Leachianone A as a potential anti-cancer drug by induction of apoptosis in human hepatoma HepG2 cells.[Pubmed: 17379399]

Cancer Lett. 2007 Aug 18;253(2):224-35.

The Chinese herbal medicine Radix Sophorae is widely applied as an anti-carcinogenic/ anti-metastatic agent against liver cancer.
METHODS AND RESULTS:
In this study, Leachianone A, isolated from Radix Sophorae, possessed a profound cytotoxic activity against human hepatoma cell line HepG2 in vitro, with an IC(50) value of 3.4microg/ml post-48-h treatment. Its action mechanism via induction of apoptosis involved both extrinsic and intrinsic pathways.
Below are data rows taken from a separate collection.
==> design/flow/design.v <==
module sync_fifo (clk, rstp, src_in, dst_in, data_in, writep, readp, 
	src_out, dst_out, data_out, emptyp, fullp);
input		clk;
input		rstp;
input [7:0]	src_in;
input [7:0]	dst_in;
input [31:0]	data_in;
input		readp;
input		writep;
output [7:0]	src_out;
output [7:0]	dst_out;
output [31:0]	data_out;
output		emptyp;
output		fullp;
parameter	DEPTH = 2,	
		FULL = (1<<3),	 
		EMPTY = (1<<3);	 
reg 		emptyp;
reg		fullp;
reg [7:0]	src_out;
reg [7:0]	dst_out;
reg [31:0]	data_out;
reg [(DEPTH-1):0]	tail;
reg [(DEPTH-1):0]	head;
reg [DEPTH:0]	count;
reg [47:0] fifomem[0:FULL];
integer i;
always @(posedge clk or posedge rstp) begin
   if (rstp == 1) begin
      src_out <= 8'b0;
      dst_out <= 8'b0;
      data_out <= 32'b0;
   end
   else begin
      {src_out,dst_out,data_out} <= fifomem[tail];
   end
end 
always @(posedge clk)
   if (rstp == 1'b0) begin
     if (writep == 1'b1 && fullp == 1'b0)
      fifomem[head] <= {src_in,dst_in,data_in};
   end
always @(posedge clk) begin
   if (rstp == 1'b1) begin
     head <= 0;
   end
   else begin
      if (writep == 1'b1 && fullp == 1'b0) begin
         head <= head + 1;
      end
   end
end
always @(posedge clk) begin
   if (rstp == 1'b1) begin
      tail <= 0;
   end
   else begin
      if (readp == 1'b1 && emptyp == 1'b0) begin
         tail <= tail + 1;
      end
   end
end
always @(posedge clk) begin
   if (rstp == 1'b1) begin
      count <= 0;
   end
   else begin
      case ({readp, writep})
         2'b00: count <= count;
         2'b01: 
            if (!fullp) 
               count <= count + 1;
         2'b10: 
            if (!emptyp)
               count <= count - 1;
         2'b11:
            count <= count - 1;
      endcase
   end
end
always @(count) begin
   if (count == EMPTY)
     emptyp = 1'b1;
   else
     emptyp = 1'b0;
end
always @(count) begin
   if (count < FULL)
      fullp = 1'b0;
   else
      fullp = 1'b1;
end
endmodule
==> design/flow/run.sh <==
#!/bin/bash
# OpenROAD 26Q1-2900-gdf79404cd8, Yosys 0.63+post, stock flow scripts
make -C /OpenROAD-flow-scripts/flow DESIGN_CONFIG=/design/flow/config.mk WORK_HOME=/design/flow/orfs finish
==> design/flow/config.mk <==
export PLATFORM = sky130hd
export DESIGN_NAME = sync_fifo
export DESIGN_NICKNAME = sync_fifo
export VERILOG_FILES = /design/flow/design.v
export SDC_FILE = /design/flow/constraint.sdc
export NUM_CORES = 4
export LEC_CHECK = 1
export CORE_UTILIZATION = 30
==> design/flow/constraint.sdc <==
current_design sync_fifo

set clk_period 12.0
set clk_io_pct 0.2

create_clock -name clk0 -period $clk_period [get_ports {clk}]

set non_clock_inputs [all_inputs -no_clocks]
set_input_delay [expr $clk_period * $clk_io_pct] -clock clk0 $non_clock_inputs
set_output_delay [expr $clk_period * $clk_io_pct] -clock clk0 [all_outputs]
==> results_dict.tcl <==
# collected from the flow reports
set metrics [dict create \
    leakage_nw 3.52 \
    switchingPower_mw 0.352 \
    clock_path_buffers 3 \
    grt_pass1_wl_um 22300 \
    rr_worst_depth 2 \
    antenna_found_initial 3 \
    rsz0062_at_grt "false" \
    rr_startpoint "tail[0]$_SDFFE_PP0P_" \
    crit_end "fifomem[0][8]$_DFFE_PP_" \
    max_freq_mhz 260 \
    worstSetupStartpointType "input port" \
    critPathMaxFanout 48 \
    yosys_warnings 1 \
    grt_max_degree 51 \
    initialDrtViolationCount 169 \
    cap_violations 0 \
    powerDensity_mw_per_mm2 174 \
    io_pins 102 \
    core_area_sq_mm 0.0277 \
    insertion_delay_ps 500 \
    cts_buffers 26 \
    yosysTopAreaCell "edfxtp_1" \
    critPathLaunch "writep" \
    power.internal_mw 1.50 \
    dpl.hpwl_um 8670 \
    synth.distinct_cells 20 \
    layout-drive-gt1-share_pct 21.1 \
    grt_overflow 0 \
    r2r_slack_ps 9920 \
    synth-edff-count 192 \
    slew_headroom_pct 50.0 \
    clkTransAtPathRegs_ps 60 \
    dp_cells 799 \
    warning_count 28 \
    cts_root_buf "clkbuf_16" \
    cts.sinks 244 \
    syn2layout_area_growth_pct 26.3 \
    drc 0 \
    htreeDepth 1 \
    top_cell_area_share_pct 68.3 \
    die-area_sq_mm 0.0288 \
    topCellsByArea "edfxtp_1 (68%), dfrtp_1 (14%), mux4_2 (13%)" \
    period_used_pct 32.0 \
    ys_top_cells_by_count "edfxtp_1 (192), dfrtp_1 (48), mux4_2 (47)" \
    synth_seq_share_pct 83.4 \
    syn_area_sq_mm 0.00845 \
    pwr-share-seq_pct 52.3 \
    syn_inst 328 \
    cts_resized 0 \
    wl_um 14700 \
    portBuffers 99 \
    viasPerCell 4.24 \
    vdd_drop_max_uv 95.8 \
    status "completed" \
    rows 61 \
    switching_share_pct 19.0 \
    setup_violations 0 \
    cp.arrival_ps 3980 \
    gp_congestion 0.734 \
    fin_setup_tns_ps 0 \
    grt_pass1_vias 4118 \
    ys_cells 328 \
    ff_type "edfxtp_1" \
    wire_per_inst_um 17.4 \
    fin_skew_ps 4.63 \
    cts_tree "built" \
    hold_class "reg -> reg" \
    fp-utilization_pct 30.5 \
    clockPowerShare_pct 40.9 \
    cts_setup_buffers 0 \
    synth_flops 244 \
    min_period_ps 3850 \
    avgSynthCellArea_sq_um 25.7 \
    die_h_um 170 \
    die_w_um 170 \
    cts_hold_buf 0 \
    synth.most_common_cell "edfxtp_1" \
    final_cell_count_no_fill 848 \
    reg2reg_to "src_out[7]$_DFF_PP0_" \
    end_kind "flop" \
    worst_pin_slew_ps 750 \
    synth-async-reset-ratio_pct 19.7 \
    critPathKind "in -> reg" \
    ant_nets 0 \
    critical_path_required_ps 12130 \
    p_comb_share_pct 6.8 \
    vias 3592 \
    maxSlewViolCount 0 \
    grt_usage_pct 11.1 \
    drtPass1Iterations 4 \
    yosysChipArea_sq_mm 0.00845 \
    final_hold_viol_count 0 \
]
## metrics by stage
stage                     power (mW)  hold WS (ps)  instance area [sq um]  utilization (%)  setup slack, ps
after floorplan                 1.04           514                   8450                -             7840
after global placement          1.11           530                   9820             35.4             7680
after detailed placement        1.12           548                   9820             35.4             7640
after CTS                       1.88           563                  10700             38.5             8180
after global routing            1.92           575                  10700             38.5             8100
final                           1.85           563                  10700             38.5             8150
## flip-flops by register name, summed over array words and instances, names as in the netlist
signal / cells
fifomem: 192
tail: 2
dst_out: 8
head: 2
data_out: 32
src_out: 8
## how the worst min path moves through the flow
stage,start,end,cells after the start
6_report,fifomem[0][31]$_DFFE_PP_,data_out[31]$_DFF_PP0_,1
5_1_grt,fifomem[3][24]$_DFFE_PP_,data_out[24]$_DFF_PP0_,1
4_1_cts,head[1]$_SDFFE_PP0P_,head[1]$_SDFFE_PP0P_,2
## power groups by stage
| stage | clock [mW] | combinational [mW] | sequential, mW |
|---|---|---|---|
| after CTS | 0.778 | 0.131 | 0.969 |
| after global routing | 0.814 | 0.138 | 0.972 |
| final | 0.756 | 0.126 | 0.968 |
## layout make-up
class | count | area, sq um
sequential | 244 | 7050
clock buffer | 41 | 778
fill | 2426 | 17000
clock inverter | 7 | 65.1
antenna | 1 | 2.50
timing repair buffer | 106 | 1040
inverter | 3 | 11.3
tap | 378 | 473
multi-input combinational | 68 | 1240
## worst max-delay path, cell delays in order
cell and delay (ps):
clkdlybuf4s50_1 550, nor2b_1 230, and2_2 170, buf_4 600
## cell families after synthesis
logic type / share of synthesized area, %
AND-OR/OR-AND: 0.178
XOR/XNOR: 0.207
adder cells (fa/ha/maj): 0.593
buffers and inverters: 1.99
flip-flops: 83.4
multiplexers: 13.0
other: 0.0444
AND/OR/NAND/NOR: 0.593
## cell usage in the layout (no fill, tap or decap)
master / count
clkinv_1: 2
clkbuf_16: 27
diode_2: 1
nand3b_1: 1
a21oi_1: 1
dfxtp_2: 1
buf_4: 7
xnor2_1: 2
bufinv_16: 1
dfxtp_4: 1
inv_2: 1
inv_1: 2
and2_2: 4
mux4_2: 47
mux4_1: 1
dfxtp_1: 2
mux2i_1: 1
clkbuf_8: 5
clkdlybuf4s50_1: 99
clkinv_2: 2
clkinv_4: 2
nor2b_1: 1
conb_1: 2
dfrtp_1: 48
clkbuf_1: 9
nor2_1: 3
a21bo_2: 1
ha_1: 4
edfxtp_1: 192
## layer usage
metal	vias up	share of wire, %	GRT usage [%]
li1	1584	-	-
met5	-	0.088	2.09
met1	1822	35	13.6
met3	27	12	6.06
met2	157	50	17.9
met4	2	2.1	2.04
No activity file was given, so power comes from the tool's default toggle rates.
Its anti-tumor effect was further demonstrated in vivo by 17-54% reduction of tumor size in HepG2-bearing nude mice, in which no toxicity to the heart and liver tissues was observed.
CONCLUSIONS:
In conclusion, this is the first report describing the isolation of Leachianone A from Radix Sophorae and the molecular mechanism of its anti-proliferative effect on HepG2 cells.
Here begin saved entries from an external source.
<file path="run.sh">
#!/bin/bash
# OpenROAD 26Q1-2900-gdf79404cd8, Yosys 0.63+post, stock flow scripts
make -C /OpenROAD-flow-scripts/flow DESIGN_CONFIG=/design/flow/config.mk WORK_HOME=/design/flow/orfs finish
</file>
<file path="config.mk">
export PLATFORM = sky130hd
export DESIGN_NAME = beh_fifo
export DESIGN_NICKNAME = beh_fifo
export VERILOG_FILES = /design/flow/design.v
export SDC_FILE = /design/flow/constraint.sdc
export NUM_CORES = 4
export LEC_CHECK = 1
export CORE_UTILIZATION = 30
</file>
<file path="constraint.sdc">
current_design beh_fifo

set clk_period 4.8
set clk_io_pct 0.2

create_clock -name clk0 -period $clk_period [get_ports {rclk}]
create_clock -name clk1 -period $clk_period [get_ports {wclk}]

set non_clock_inputs [all_inputs -no_clocks]
set_input_delay [expr $clk_period * $clk_io_pct] -clock clk0 $non_clock_inputs
set_output_delay [expr $clk_period * $clk_io_pct] -clock clk0 [all_outputs]
</file>
<file path="design.v">
module beh_fifo #(
    parameter DSIZE = 8,
    parameter ASIZE = 4
    )(
    output [DSIZE-1:0] rdata,
    output             wfull,
    output             rempty,
    input  [DSIZE-1:0] wdata,
    input              winc, wclk, wrst,
    input              rinc, rclk, rrst
    );
localparam MEMDEPTH = 1<<ASIZE;
reg [DSIZE-1:0] ex_mem [0:MEMDEPTH-1];
reg [ASIZE:0] wptr, wrptr1, wrptr2, wrptr3;
reg [ASIZE:0] rptr, rwptr1, rwptr2, rwptr3;
always @(posedge wclk or posedge wrst) begin
    if (wrst) begin
        wptr <= 0;
    end
    else if (winc && !wfull) begin
        ex_mem[wptr[ASIZE-1:0]] <= wdata;
        wptr <= wptr+1;
    end
end
always @(posedge wclk or posedge wrst) begin
    if (wrst) begin
        {wrptr3, wrptr2, wrptr1} <= 0;
    end
    else begin
        {wrptr3, wrptr2, wrptr1} <= {wrptr2, wrptr1, rptr};
    end
end
always @(posedge rclk or posedge rrst) begin
    if (rrst) begin
        rptr <= 0;
    end
    else if (rinc && !rempty) begin
        rptr <= rptr+1;
    end
end
always @(posedge rclk or posedge rrst) begin
    if (rrst) begin
        {rwptr3, rwptr2, rwptr1} <= 0;
    end
    else begin
        {rwptr3, rwptr2, rwptr1} <= {rwptr2, rwptr1, wptr};
    end
end
assign rdata = ex_mem[rptr[ASIZE-1:0]];
assign rempty = (rptr == rwptr3);
assign wfull = ((wptr[ASIZE-1:0] == wrptr3[ASIZE-1:0]) &&
                (wptr[ASIZE]     != wrptr3[ASIZE]));
endmodule
</file>
==> run_results.csv <==
group,metric,value,unit
setup_path,cp-start-kind,"flip-flop",
placement,place.port_buffers,22,
synthesis,async_reset_ff_share,23.8,%
routing,vias,3599,
floorplan,chipHeight,150,um
cells_and_area,final_cells,722,
global_route,use_met2,20.5,%
hold_path,min_from,"rptr[4]",
cells_and_area,finalInstanceArea,7740,sq um
hold_path,holdPathEnd,"wrptr1[4]",
cells_and_area,drive_above_1_share,13.6,%
timing,setup_viol,0,
placement,gp_congestion,0.794,
clock_network,postCtsResizedCells,0,
power_and_ir_drop,power_frac_seq,40.6,%
setup_path,worstRegToRegCells,5,
clock_network,cts_tree,"yes",
power_and_ir_drop,ir_worst_vdd,0.000260,V
routing,dr.first_iter.drc_count,311,
synthesis,synth_area_per_cell,16.2,sq um
setup_path,critPathRequiredTime,3.84,ns
timing,slew_headroom,39.8,%
timing,hold_viol,0,
placement,hpwlAfterDp,8540,um
global_route,grt_remaining_overflow,0,
synthesis,synth-edff-count,128,
power_and_ir_drop,power_switching,1.55,mW
synthesis,common_cells,"128 x edfxtp_1, 40 x dfrtp_1, 15 x and3_1",
hold_path,hold_path.class,"flip-flop to flip-flop",
clock_network,cts_setup_buffers,0,
synthesis,ys_seq_elements,168,
floorplan,core_area,21200,sq um
floorplan,rows,53,
setup_path,r2r_start,"rptr[3]",
power_and_ir_drop,p_leak,2.69,nW
flow_run,log.warning_count,32,
placement,place_inst,686,
synthesis,yosys_cells,403,
routing,firstDrtPassIters,5,
outcome,status,"finished clean",
synthesis,synthTopCellsByArea,"edfxtp_1 59%, dfrtp_1 15%, mux2_2 1.9%",
synthesis,synth_seq_share,74.2,%
setup_path,worst_r2r_endpoint,"rptr[1]",
floorplan,fp_util,30.9,%
global_route,use_met1,17.8,%
routing,antenna_cells,0,
flow_run,drv_cap,0,
routing,drt-total-wl,13400,um
setup_path,r2r_slack,2.38,ns
global_route,grt-busiest-layer,"met2",
setup_path,critPathMaxFanout,22,
setup_path,path_class,"flip-flop to primary output",
routing,drc,0,
synthesis,synth_area,6530,sq um
floorplan,die_w,150,um
synthesis,top_cell,"edfxtp_1",
power_and_ir_drop,combPwrFrac,27.4,%
routing,drt-wirelength-per-cell,18.5,um
global_route,use_met3,7.02,%
floorplan,die_area,22400,sq um
global_route,grt_util_all_layers,13.3,%
synthesis,yosysTopAreaCellShare,58.9,%
synthesis,yosys_area,6530,sq um
power_and_ir_drop,internal_power,3.32,mW
synthesis,ys_dominant_reg_cell,"edfxtp_1",
synthesis,syn-instance-count,403,
power_and_ir_drop,clockPowerShare,31.9,%
routing,antenna_left,0,
global_route,antenna_found_initial,0,
cells_and_area,area_delta_synth_final,18.6,%
power_and_ir_drop,sw_frac_of_total,31.8,%
setup_path,worstPathArrival,2.99,ns
clock_network,clock_sinks,168,
global_route,grt_max_degree,51,
timing,slew_viol_final,0,
clock_network,path_clk_slew,0.06,ns
global_route,grt_pass1_wl,21100,um
synthesis,ys_warn_count,2,
floorplan,num_io_pins,24,
setup_path,cp-end-kind,"primary output",
synthesis,synth_area_leader_cell,"edfxtp_1",
power_and_ir_drop,p_per_area,628,nW/um^2
synthesis,synthDistinctLibCells,44,
timing,setup_tns,0,ns
clock_network,ctsHoldBuffers,0,
timing,clock_skew,0.00914,ns
routing,viasPerCell,4.98,
timing,rsz0062_at_grt,"false",
placement,placed_area,7030,sq um
power_and_ir_drop,finalPower,4.87,mW
global_route,first_global_vias,3762,
hold_path,min_path_cells,0,
timing,worst_pin_slew,0.902,ns
==> layer usage <==
metal,vias up,part of all wire [%]
met5,-,0
met3,16,9.1
met1,1790,41
met4,0,1.6
met2,140,48
li1,1653,-
==> area by class of cell <==
type	instances	area, sq um
inverter	10	37.5
fill	1917	13400
sequential	168	4850
clock buffer	20	500
clock inverter	16	213
timing repair buffer	30	280
tap	275	344
multi-input combinational	203	1520
==> cell families (layout without fill, tap and decap cells) <==
kind of cell	Yosys count	after routing	synth area share, %
xor gates and xnor gates	17	17	2.40
buffers and inverters	32	76	2.66
DFF	168	168	74.2
muxes	16	16	2.66
and+or+nand+nor	74	74	6.07
adders and majority gates	8	8	1.53
AOI/OAI and AO/OA	88	88	10.5
==> state kept, by name, summed over array words and instances (netlist names) <==
signal  flops
ex_mem    128
rptr        5
rwptr1      5
rwptr2      5
rwptr3      5
wptr        5
wrptr1      5
wrptr2      5
wrptr3      5
==> power groups by stage <==
stage         sequential, mW  clock, mW  combinational, mW
CTS                     1.98       1.58               1.36
global route            2.01       1.64               1.48
finish                  1.98       1.55               1.33
==> stage by stage <==
step	setup WS, ns	hold slack (ns)	util (%)
CTS	0.783	0.272	36.6
detailed placement	1.08	0.335	33.2
floorplan	2.27	0.331	-
global placement	1.19	0.331	33.2
global route	0.480	0.284	36.6
finish	0.853	0.278	36.6
==> worst max-delay path by stage <==
stage         slack, ns    start  depth (start not counted)  endpoint
CTS                0.78  rptr[0]                          7  rdata[1]
global route       0.48  rptr[0]                          7  rdata[1]
finish             0.85  rptr[0]                          7  rdata[1]
==> critical path, stage by stage (launching register included) <==
cell and delay (ns):
dfrtp_1 0.45, inv_1 0.11, ha_1 0.75, nor3_1 0.13, o21a_1 0.26, a221oi_1 0.40, o21ai_0 0.18, clkdlybuf4s50_1 0.44
==> cell usage in the layout, fill, tap and decap left out, drive strengths merged, types with 11 or more instances in the layout <==
cell	instances
nand2	13
and3	15
a22oi	11
o21ai	14
dfrtp	40
nor2	11
clkbuf	20
nand3	13
clkdlybuf4s50	22
mux2	11
inv	20
edfxtp	128
xnor2	15
a221oi	14
Power is estimated from default activity; no workload was simulated.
Lavandulyl flavonoids with sodium-dependent glucose cotransporter 2 inhibitory activity from Sophora flavescens.[Reference: WebLink]

Journal of Huazhong Normal University, 2014,  48(4):520-4.
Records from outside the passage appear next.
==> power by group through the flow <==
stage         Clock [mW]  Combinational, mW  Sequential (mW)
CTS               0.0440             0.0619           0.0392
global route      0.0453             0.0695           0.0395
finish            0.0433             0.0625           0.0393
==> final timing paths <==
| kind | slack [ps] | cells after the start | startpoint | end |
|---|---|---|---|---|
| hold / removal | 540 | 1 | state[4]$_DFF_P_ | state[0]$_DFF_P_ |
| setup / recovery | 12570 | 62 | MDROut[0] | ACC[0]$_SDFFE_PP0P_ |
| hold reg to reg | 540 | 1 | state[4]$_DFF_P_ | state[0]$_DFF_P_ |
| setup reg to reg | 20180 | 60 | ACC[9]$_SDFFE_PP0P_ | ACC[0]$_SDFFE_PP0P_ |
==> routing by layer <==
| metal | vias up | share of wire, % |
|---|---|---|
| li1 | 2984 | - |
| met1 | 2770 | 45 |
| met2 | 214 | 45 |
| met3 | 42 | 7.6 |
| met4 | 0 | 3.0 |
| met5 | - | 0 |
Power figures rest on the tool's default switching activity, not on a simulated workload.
==> flow/run.sh <==
#!/bin/bash
# OpenROAD 26Q1-2900-gdf79404cd8, Yosys 0.63+post, stock flow scripts
make -C /OpenROAD-flow-scripts/flow DESIGN_CONFIG=/design/flow/config.mk WORK_HOME=/design/flow/orfs finish
==> flow/config.mk <==
export PLATFORM = sky130hd
export DESIGN_NAME = pointer
export DESIGN_NICKNAME = pointer
export VERILOG_FILES = /design/flow/design.v
export SDC_FILE = /design/flow/constraint.sdc
export NUM_CORES = 4
export LEC_CHECK = 1
export CORE_AREA = 10 10 92 92
export DIE_AREA = 0 0 102 102
==> flow/constraint.sdc <==
current_design pointer

set clk_period 2.2
set clk_io_pct 0.2

create_clock -name clk0 -period $clk_period [get_ports {clk}]

set non_clock_inputs [all_inputs -no_clocks]
set_input_delay [expr $clk_period * $clk_io_pct] -clock clk0 $non_clock_inputs
set_output_delay [expr $clk_period * $clk_io_pct] -clock clk0 [all_outputs]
To discover new bioactive Sodium-dependent glucose cotransporter 2(SGLT2)inhibitors from the traditional Chinese medicine"Ku Shen"(roots of Sophora flavescens),the bioassay-guided purification of an active ethyl acetate fraction was performed.
METHODS AND RESULTS:
Sixteen lavandulyl flavonoids were isolated and their structures were elucidated as kushenol H(1),kushenol K(2),kurarinol(3),kushenol Y(4),kushenol P(5),norkurarinone(6),kushenol I(7),kushenol N(8),(-)-kurarinone(9),kushenol X(10),neokurarinol(11),kushenol C(12),sophoraflavanone G(13),Leachianone A(14),kuraridine(15)and kushenol A(16).All isolated compounds exhibited inhibitory activity against SGLT2.Among them,the two main constituents of the active EtOAc fraction,(-)-kurarinone(9)and sophoraflavanone G(13)showed the most potential inhibitory activity against SGLT2with the IC50values of 2.24μmol/L and 1.45μmol/L,respectively.

Inhibitory Effects of Leachianone A from Sophora flavescens Ait. against Cadmium Induced Cytotoxicity.[Reference: WebLink]

Korean J. Oriental Physiology & Pathology,2008, 22(5):1163-7.

In this study, cytotoxicity of cadmium on NIH 3T fibroblasts was utilized in order to discover antitoxic compound in methanol extract of Sophora flavascens Ait.
METHODS AND RESULTS:
There were treatment groups; control (medium only), MTT50 group and five experimental groups. MTT {3-(4,5-dimethylthiazol-2-yl)-2,5-diphenyl-2H- tetrazoliumbromide} assay was performed to evaluate the cytotoxicity of cell organelles and IC50 was also measured. Accordingly we have examined the detoxification effects of methanol extract of S. flavescens Ait. and Leachianone A (LA) on cadmium-treated NIH 3T3 fibroblasts (IC50= 12.5 μM) to observe morphological changes by the light microscopy. Both S. flavescens Ait. methanol extract and LA showed inhibitory effects on cadmium-induced cytotoxicity. Furthermore, LA showed dose-dependency in detoxication.
CONCLUSIONS:
From these results, it is conceivable to suggest that LA from S. flavescens Ait. methanol extract is a potential antitoxic agent.